For the most part, it's representational the first time, and then those scenes are expanded upon the second time. In this instance, it's more literal, with the six days of creation orally related and visually explained. The beginning is darkness, and then there is the Big Bang, and the camera pushes through the universe to the forming, molten mass of Earth. "Days" are millions or billions of years, and as the creatures of the planet enter the telling, they progress in a time-lapse sequence of evolution from one-celled organisms in the water to mammals crawling on dry land. Humans have their own origin, appearing in a golden glow amidst the earthly paradise of Eden.
Cain slays Abel in silhouette the first time, and later they change forms as soldiers killing each other throughout history. As Noah (Russell Crowe) discusses his vision from "the Creator" of a drowned Earth to his wife Naameh (Jennifer Connelly), the two appear in the same motif as their ancestors—in shadow against a dark blue sky. They now belong to the same story. These are daring sequences not only for how out-of-character with the rest of the film they are but also for how they blur the lines of science and religion—history and legend.
The story proper begins with a young Noah, the last remaining in the line of Adam and Eve's son Seth, witnessing the murder of his father at the hands of the leader of the ancestral tribe of Cain. The generations-old conflict between the two tribes is an age-old one: The posterity of Cain believes humankind holds dominion over the Earth and its resources; the line of Seth believes they are stewards of creation. The progeny of Cain, fueled by a mineral that emits energy, has overtaken the globe in a collection of industrial cities.
As an adult, Noah, the father of three sons, has his vision and seeks out his grandfather Methuselah (Anthony Hopkins) to discover its meaning. The answer to the riddle of the submerged earth is a massive ark to hold two of each species of animal in the world, restarting the natural course of Earth while human being perish in a great flood.
The biggest liberty of the screenplay (by Aronofsky and Ari Handel) is the insertion of fallen angels called "Watchers," who chose to come to Earth to protect humanity after its expulsion from Eden. They are giants composed of rock and mud, with four arms and faces contorted into a gnarled version of the tragedy mask—a visage of perpetual sadness for those with no place in the Creator's universe. They may appear out of place, but there's a biblical basis for these creatures. Really, though, their purpose is one of necessity. They answer the question of how Noah and his small family construct a gigantic ark and also serve as the family's guardians.
The film fills in something of a logical gap in the story. If there is to be a watery apocalypse intended to wash away all of humanity, surely there would be other humans determined to survive. They arrive led by Tubal-cain (Ray Winstone), the king of the great cities of Cain's descendants, and want their place on the ark before the rains begin to fall and geysers of water erupt from the ground. Within the family, there are divides, primarily on the part Noah's son Ham (Logan Lerman), who is jealous of his brother Shem's (Douglas Booth) romance with Ila (Emma Watson) and resentful of his father's apprehension in finding a wife for his middle son.

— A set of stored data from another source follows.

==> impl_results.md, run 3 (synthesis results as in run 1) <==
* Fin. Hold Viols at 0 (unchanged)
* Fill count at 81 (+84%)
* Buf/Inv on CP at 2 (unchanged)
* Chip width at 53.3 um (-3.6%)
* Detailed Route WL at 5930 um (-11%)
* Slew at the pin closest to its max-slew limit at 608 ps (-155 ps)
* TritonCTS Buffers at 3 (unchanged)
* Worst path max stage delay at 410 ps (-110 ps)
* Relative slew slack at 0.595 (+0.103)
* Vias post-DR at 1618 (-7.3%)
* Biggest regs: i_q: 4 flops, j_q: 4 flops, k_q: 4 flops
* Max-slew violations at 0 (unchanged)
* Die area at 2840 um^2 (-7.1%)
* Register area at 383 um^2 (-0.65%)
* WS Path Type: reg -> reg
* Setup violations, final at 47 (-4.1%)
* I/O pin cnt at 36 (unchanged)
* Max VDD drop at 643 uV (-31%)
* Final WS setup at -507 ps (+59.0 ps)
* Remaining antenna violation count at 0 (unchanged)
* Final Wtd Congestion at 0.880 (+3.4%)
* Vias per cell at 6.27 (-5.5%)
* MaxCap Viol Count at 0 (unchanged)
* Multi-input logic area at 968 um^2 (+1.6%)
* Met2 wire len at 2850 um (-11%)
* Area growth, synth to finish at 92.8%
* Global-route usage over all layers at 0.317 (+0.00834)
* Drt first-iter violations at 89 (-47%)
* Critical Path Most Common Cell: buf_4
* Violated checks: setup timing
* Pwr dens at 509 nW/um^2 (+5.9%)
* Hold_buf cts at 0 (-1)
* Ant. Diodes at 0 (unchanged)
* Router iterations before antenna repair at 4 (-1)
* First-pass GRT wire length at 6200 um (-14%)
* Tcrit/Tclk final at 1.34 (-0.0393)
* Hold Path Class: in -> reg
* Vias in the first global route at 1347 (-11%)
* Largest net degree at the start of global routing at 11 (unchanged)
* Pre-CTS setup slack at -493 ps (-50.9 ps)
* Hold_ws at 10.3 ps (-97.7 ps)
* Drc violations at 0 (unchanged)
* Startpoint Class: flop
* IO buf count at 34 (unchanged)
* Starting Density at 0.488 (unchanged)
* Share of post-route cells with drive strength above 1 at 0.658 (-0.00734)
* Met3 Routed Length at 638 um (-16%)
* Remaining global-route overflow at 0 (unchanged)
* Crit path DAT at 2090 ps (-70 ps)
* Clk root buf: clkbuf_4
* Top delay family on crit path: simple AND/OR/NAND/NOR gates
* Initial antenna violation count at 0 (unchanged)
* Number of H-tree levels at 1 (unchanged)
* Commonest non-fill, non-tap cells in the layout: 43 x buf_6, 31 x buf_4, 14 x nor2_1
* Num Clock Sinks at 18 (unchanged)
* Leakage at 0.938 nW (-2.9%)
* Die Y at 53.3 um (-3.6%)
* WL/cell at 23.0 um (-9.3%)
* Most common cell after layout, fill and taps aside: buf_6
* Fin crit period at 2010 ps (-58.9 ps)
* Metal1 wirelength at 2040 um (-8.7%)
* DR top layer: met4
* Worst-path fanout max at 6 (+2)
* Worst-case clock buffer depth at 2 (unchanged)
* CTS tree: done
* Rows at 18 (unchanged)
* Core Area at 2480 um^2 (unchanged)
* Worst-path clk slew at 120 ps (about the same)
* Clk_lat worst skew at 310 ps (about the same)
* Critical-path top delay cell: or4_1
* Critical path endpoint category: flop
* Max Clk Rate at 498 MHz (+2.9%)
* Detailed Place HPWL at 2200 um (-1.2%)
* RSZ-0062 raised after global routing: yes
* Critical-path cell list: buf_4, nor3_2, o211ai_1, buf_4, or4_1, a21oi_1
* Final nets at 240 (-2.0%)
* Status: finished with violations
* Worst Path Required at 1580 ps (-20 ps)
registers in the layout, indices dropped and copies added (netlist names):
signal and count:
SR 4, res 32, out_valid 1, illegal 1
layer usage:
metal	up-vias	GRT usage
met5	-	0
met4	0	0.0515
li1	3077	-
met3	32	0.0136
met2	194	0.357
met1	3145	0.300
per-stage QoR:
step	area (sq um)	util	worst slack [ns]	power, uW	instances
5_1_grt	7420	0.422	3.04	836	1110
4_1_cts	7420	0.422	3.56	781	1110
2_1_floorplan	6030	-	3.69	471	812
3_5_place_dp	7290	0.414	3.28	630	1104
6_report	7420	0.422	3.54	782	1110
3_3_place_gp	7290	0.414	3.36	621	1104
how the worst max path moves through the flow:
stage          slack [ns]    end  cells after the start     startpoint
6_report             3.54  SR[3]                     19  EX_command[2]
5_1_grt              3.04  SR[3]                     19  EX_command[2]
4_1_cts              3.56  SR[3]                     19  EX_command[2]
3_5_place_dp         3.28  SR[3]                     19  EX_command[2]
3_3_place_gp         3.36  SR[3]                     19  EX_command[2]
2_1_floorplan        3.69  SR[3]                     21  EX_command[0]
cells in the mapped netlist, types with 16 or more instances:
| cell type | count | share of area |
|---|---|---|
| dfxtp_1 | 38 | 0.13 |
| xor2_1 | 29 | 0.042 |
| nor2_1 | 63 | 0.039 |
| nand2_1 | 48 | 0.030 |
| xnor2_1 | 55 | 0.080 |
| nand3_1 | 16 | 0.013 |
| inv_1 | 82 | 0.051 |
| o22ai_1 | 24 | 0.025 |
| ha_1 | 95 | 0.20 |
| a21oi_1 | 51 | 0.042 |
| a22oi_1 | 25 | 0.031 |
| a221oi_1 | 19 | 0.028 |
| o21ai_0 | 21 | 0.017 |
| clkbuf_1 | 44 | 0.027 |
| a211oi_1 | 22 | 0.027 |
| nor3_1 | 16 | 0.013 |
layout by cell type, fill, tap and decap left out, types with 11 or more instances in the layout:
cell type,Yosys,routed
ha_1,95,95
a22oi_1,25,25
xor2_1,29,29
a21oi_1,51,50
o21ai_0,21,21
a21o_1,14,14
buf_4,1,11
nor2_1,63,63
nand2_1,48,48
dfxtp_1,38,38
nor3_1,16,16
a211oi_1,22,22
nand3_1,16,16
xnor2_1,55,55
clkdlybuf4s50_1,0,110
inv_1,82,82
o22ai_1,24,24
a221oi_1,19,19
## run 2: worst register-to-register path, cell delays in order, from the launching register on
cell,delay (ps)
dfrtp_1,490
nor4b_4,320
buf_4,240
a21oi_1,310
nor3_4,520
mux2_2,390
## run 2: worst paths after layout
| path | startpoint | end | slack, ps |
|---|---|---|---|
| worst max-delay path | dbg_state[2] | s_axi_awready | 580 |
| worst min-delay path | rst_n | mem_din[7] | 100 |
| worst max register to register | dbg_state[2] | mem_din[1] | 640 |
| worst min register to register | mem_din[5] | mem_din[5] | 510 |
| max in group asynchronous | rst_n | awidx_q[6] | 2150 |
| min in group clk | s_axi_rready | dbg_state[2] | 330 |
**config.mk**
```make
export PLATFORM = sky130hd
export DESIGN_NAME = ps2_rx
export DESIGN_NICKNAME = d
export VERILOG_FILES = /design/src/rtl/ps2_rx.sv
export SDC_FILE = /design/constraint.sdc
export NUM_CORES = 1
export LEC_CHECK = 0
export CORE_UTILIZATION = 23
export CTS_CLUSTER_DIAMETER = 100
export DETAILED_ROUTE_END_ITERATION = 10
export GPL_ROUTABILITY_DRIVEN = 0
export PLACE_DENSITY = 0.4
export REMOVE_ABC_BUFFERS = 1
export SKIP_LAST_GASP = 1
export SLEW_MARGIN = 30
export SYNTH_ARGS = -nofsm -noshare
export SYNTH_HDL_FRONTEND = slang
export SYNTH_SLANG_ARGS = --single-unit
```
**constraint.sdc**
```tcl
create_clock -name CLK -period 2.4 [get_ports CLK]
set_clock_uncertainty 0.1 [all_clocks]
set_input_delay 0.36 -clock CLK [delete_from_list [all_inputs] [get_ports CLK]]
set_output_delay 0.36 -clock CLK [all_outputs]
set_load 0.01 [all_outputs]
```
--- src/rtl/ml_pkg.sv ---
// Shared definitions for the ML soft demapper: FSM states, QPSK symbol/bit
// mapping and the all-ones metric constant used to seed minima.
package ml_pkg;

   typedef enum logic [1:0] {
      ST_IDLE,
      ST_ACC,
      ST_RESOLVE,
      ST_OUT
   } state_t;

   localparam int unsigned METRIC_MAX_W = 32;
   localparam logic [METRIC_MAX_W-1:0] METRIC_ALL_ONES = '1;

   // QPSK symbol bit: b=0 is the real bit (symbol MSB), b=1 the imag bit (LSB)
   function automatic logic sym_bit(input logic [1:0] sym, input logic b);
      return b ? sym[0] : sym[1];
   endfunction

endpackage
==> src/rtl/sha256_bitlen_cnt.sv <==
// 64-bit message bit-length accumulator; wraps modulo 2^64.
module sha256_bitlen_cnt (
  input  logic        clk_i,
  input  logic        rst_i,
  input  logic        clr_i,
  input  logic        add_en_i,
  input  logic [5:0]  add_i,
  output logic [63:0] cnt_o
);

  logic [63:0] cnt_r;

  // Clear wins over add so a finished message never leaks into the next one.
  always_ff @(posedge clk_i) begin
    if (!rst_i) begin
      cnt_r <= 64'h0;
    end else if (clr_i) begin
      cnt_r <= 64'h0;
    end else if (add_en_i) begin
      cnt_r <= cnt_r + {58'h0, add_i};
    end else begin
      cnt_r <= cnt_r;
    end
  end

  assign cnt_o = cnt_r;

endmodule

==> src/rtl/sha256_msg_pad.sv <==
// Pads a 32-bit big-endian word stream into 16-word SHA-256 blocks with valid/ready output.
// Defining SHA_PAD_BYPASS_EN adds bypass_i for messages that arrive already padded.
module sha256_msg_pad
  import sha256_pkg::*;
(
  input  logic       clk_i,
  input  logic       rst_i,
  input  logic       in_valid_i,
  output logic       in_ready_o,
  input  word_t      in_data_i,
  input  logic       in_last_i,
  input  logic [2:0] in_nbytes_i,
  output block_t     blk_o,
  output logic       blk_valid_o,
  input  logic       blk_ready_i,
  output logic       blk_first_o,
  output logic       blk_final_o
`ifdef SHA_PAD_BYPASS_EN
  ,
  input  logic       bypass_i
`endif
);

  pad_state_e  state_r, state_n;
  logic [3:0]  idx_r, idx_n;
  logic        pad_done_r, pad_done_n;
  logic        first_flag_r, first_flag_n;
  logic        resume_pad_r, resume_pad_n;
  logic        in_ready_r, in_ready_n;
  logic        blk_valid_r, blk_valid_n;
  logic        blk_first_r, blk_first_n;
  logic        blk_final_r, blk_final_n;
  block_t      blk_r, blk_n;

  logic        accept_s, full_last_s, first_word_s, byp_s;
  logic        cnt_clr_s, cnt_add_s;
  logic [5:0]  cnt_amt_s;
  logic [63:0] bitlen_s;

  assign accept_s     = in_valid_i & in_ready_r & (state_r == LOAD);
  // nbytes of 0 or above 4 is treated as a full word
  assign full_last_s  = (in_nbytes_i == 3'd0) || (in_nbytes_i >= 3'd4);
  assign first_word_s = first_flag_r && (idx_r == 4'd0);

`ifdef SHA_PAD_BYPASS_EN
  logic bypass_r;

  // Bypass mode is fixed for the whole message by its first accepted word.
  always_ff @(posedge clk_i) begin
    if (!rst_i) begin
      bypass_r <= 1'b0;
    end else if (accept_s && first_word_s) begin
      bypass_r <= bypass_i;
    end else begin
      bypass_r <= bypass_r;
    end
  end

  assign byp_s = first_word_s ? bypass_i : bypass_r;
`else
  assign byp_s = 1'b0;
`endif

  sha256_bitlen_cnt u_bitlen (
    .clk_i    (clk_i),
    .rst_i    (rst_i),
    .clr_i    (cnt_clr_s),
    .add_en_i (cnt_add_s),
    .add_i    (cnt_amt_s),
    .cnt_o    (bitlen_s)
  );

  // Next-state, block fill and handshake logic.
  always_comb begin
    state_n      = state_r;
    idx_n        = idx_r;
    pad_done_n   = pad_done_r;
    first_flag_n = first_flag_r;
    resume_pad_n = resume_pad_r;
    blk_valid_n  = blk_valid_r;
    blk_first_n  = blk_first_r;
    blk_final_n  = blk_final_r;
    blk_n        = blk_r;
    cnt_clr_s    = 1'b0;
    cnt_add_s    = 1'b0;
    cnt_amt_s    = 6'd32;
    case (state_r)
      LOAD: begin
        if (accept_s && byp_s) begin
          blk_n[idx_r] = in_data_i;
          if (idx_r == 4'd15) begin
            state_n      = EMIT;
            blk_first_n  = first_flag_r;
            blk_final_n  = in_last_i;
            resume_pad_n = 1'b0;
          end else begin
            idx_n = idx_r + 4'd1;
          end
        end else if (accept_s) begin
          cnt_add_s = 1'b1;
          if (in_last_i) begin
            cnt_amt_s    = full_last_s ? 6'd32 : {in_nbytes_i, 3'b000};
            blk_n[idx_r] = full_last_s ? in_data_i : pad_last_word(in_data_i, in_nbytes_i);
            pad_done_n   = ~full_last_s;
            resume_pad_n = 1'b1;
            if (idx_r == 4'd15) begin
              state_n     = EMIT;
              blk_first_n = first_flag_r;
              blk_final_n = 1'b0;
            end else begin
              state_n = PAD;
              idx_n   = idx_r + 4'd1;
            end
          end else begin
            blk_n[idx_r] = in_data_i;
            resume_pad_n = 1'b0;
            if (idx_r == 4'd15) begin
              state_n     = EMIT;
              blk_first_n = first_flag_r;
              blk_final_n = 1'b0;
            end else begin
              idx_n = idx_r + 4'd1;
            end
          end
        end else begin
          state_n = LOAD;
        end
      end
      PAD: begin
        if (pad_done_r && (idx_r == LEN_HI_IDX)) begin
          state_n = LEN;
        end else begin
          blk_n[idx_r] = pad_done_r ? 32'h0000_0000 : PAD_WORD;
          pad_done_n   = 1'b1;
          // Marker or zeros spilled into word 15: no room for the length in this block
          if (idx_r == LEN_LO_IDX) begin
            state_n      = EMIT;
            blk_first_n  = first_flag_r;
            blk_final_n  = 1'b0;
            resume_pad_n = 1'b1;
          end else begin
            idx_n = idx_r + 4'd1;
          end
        end
      end
      LEN: begin
        blk_n[LEN_HI_IDX] = bitlen_s[63:32];
        blk_n[LEN_LO_IDX] = bitlen_s[31:0];
        state_n           = EMIT;
        blk_first_n       = first_flag_r;
        blk_final_n       = 1'b1;
        resume_pad_n      = 1'b0;
      end
      EMIT: begin
        if (!blk_valid_r) begin
          blk_valid_n = 1'b1;
        end else if (blk_ready_i) begin
          blk_valid_n  = 1'b0;
          blk_first_n  = 1'b0;
          blk_final_n  = 1'b0;
          idx_n        = 4'd0;
          first_flag_n = blk_final_r;
          cnt_clr_s    = blk_final_r;
          state_n      = resume_pad_r ? PAD : LOAD;
        end else begin
          blk_valid_n = 1'b1;
        end
      end
      default: begin
        state_n = LOAD;
      end
    endcase
    in_ready_n = (state_n == LOAD);
  end

  // State and output registers.
  always_ff @(posedge clk_i) begin
    if (!rst_i) begin
      state_r      <= LOAD;
      idx_r        <= 4'd0;
      pad_done_r   <= 1'b0;
      first_flag_r <= 1'b1;
      resume_pad_r <= 1'b0;
      in_ready_r   <= 1'b0;
      blk_valid_r  <= 1'b0;
      blk_first_r  <= 1'b0;
      blk_final_r  <= 1'b0;
      blk_r        <= '{default: 32'h0000_0000};
    end else begin
      state_r      <= state_n;
      idx_r        <= idx_n;
      pad_done_r   <= pad_done_n;
      first_flag_r <= first_flag_n;
      resume_pad_r <= resume_pad_n;
      in_ready_r   <= in_ready_n;
      blk_valid_r  <= blk_valid_n;
      blk_first_r  <= blk_first_n;
      blk_final_r  <= blk_final_n;
      blk_r        <= blk_n;
    end
  end

  assign in_ready_o  = in_ready_r;
  assign blk_valid_o = blk_valid_r;
  assign blk_first_o = blk_first_r;
  assign blk_final_o = blk_final_r;
  assign blk_o       = blk_r;

endmodule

That the film becomes far less ambitious in its aims after the flood waters rise is to be expected, given the reduced scope of the world with which to work, but Aronofsky and Handel accommodate this shift by putting the focus squarely on Noah's attempt to determine exactly what his and his family's role as the sole survivors of humanity (save for one unanticipated stowaway, who—forgotten often and disposed of quite easily—serves no purpose but for unnecessary external conflict). When he has chosen the path he believes the Creator wants him to follow, it becomes an all-consuming obsession to fulfill it no matter what the consequences may be. Crowe, whose character is a tool of forces around him for the film's first two acts, is both frightening and sympathetic in his portrayal of what ultimately amounts to religious fanaticism.
This is a fine film that is as much about the struggles with and consequences of faith as it is the recounting of a religious tale. Noah may not subscribe to a single outlook on this story, but it definitely knows how to blend its inspirations into a unified vision.
Copyright © 2014 by Mark Dujsik. All rights reserved.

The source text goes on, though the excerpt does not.